Şimdi Neymar yeni bir mücadele için Suudi Arabistan’a gidiyor. Suudiler’in futbola olan yatırımı fazlasıyla dikkat çekici. Elbette bu işin arkasında çok sebep var: ‘’Sportswashing’’, 2030 Vizyonu gibi. Paris’teki imkânlarından belki de daha fazlasına sahip olacağı bir sözleşmeye imza attı. Avrupa’da başka bir takım kendisini istedi mi, bunu gerçekten merak ediyorum. Muhtemelen istemediler çünkü Neymar’ın ne verebileceğine dair şüphe duydular. Futbolsever olarak kendisini Avrupa’da rekabetçi bir ortamda izlemeyi tercih ederdim ancak gelinen noktada transferini o kadar anlamsız bulmuyorum. Yine de görece erken yaşta böylesine bir transfer yapması kariyerinin sonunda Neymar hakkında yapılan ciddi eleştirilerden biri olacaktır.

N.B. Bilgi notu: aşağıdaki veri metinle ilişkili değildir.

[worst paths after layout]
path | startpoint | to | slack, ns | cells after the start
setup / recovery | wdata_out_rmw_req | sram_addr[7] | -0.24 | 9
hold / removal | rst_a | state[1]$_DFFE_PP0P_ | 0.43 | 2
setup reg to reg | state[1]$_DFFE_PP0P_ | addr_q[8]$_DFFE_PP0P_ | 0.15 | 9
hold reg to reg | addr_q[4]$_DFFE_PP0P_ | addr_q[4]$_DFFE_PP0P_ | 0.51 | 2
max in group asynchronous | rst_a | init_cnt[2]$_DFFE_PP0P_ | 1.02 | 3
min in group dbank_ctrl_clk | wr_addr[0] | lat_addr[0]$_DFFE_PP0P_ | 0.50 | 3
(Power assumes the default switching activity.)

Her tercih bir vazgeçiştir. Neymar önce Paris’te kral olmak için Barcelona’daki konfor alanından vazgeçti. Şimdi de Paris’teki imkânlarından vazgeçiyor. İyisiyle kötüsüyle futbolu sevmemizi sağlayan kişilerden Neymar. Onu çok seven insanların kendisinden daha yüksek beklentileri vardı haklı olarak. Geriye dönüp bakınca onun da muhakkak pişmanlıkları vardır. Örneğin yazıda bahsettiğimiz üzere 2019 yazında ‘’Barça’dan hiç ayrılmamalıydım.’’ diye düşünüyordu. Başarılı insanların hikâyelerine baktığınızda konfor alanlarından çıkıp mücadele ettiklerini görürsünüz. O da böyle bir hedefle ayrıldıysa bile istediklerini tam manasıyla yapamadı. Ayrılmasaydı kariyeri nasıl değişirdi bilinmez zira futbol çok değişkenli bir oyun. Bana sorarsanız 1-2 fazladan Şampiyonlar Ligi kupası olabilirdi. Her şeye rağmen güçlü bir miras bırakacak Neymar ve 10 yıl sonra onun hakkında konuşurken ‘’Çok farklı bir kariyeri olabilirdi.’’ demeye devam edeceğiz.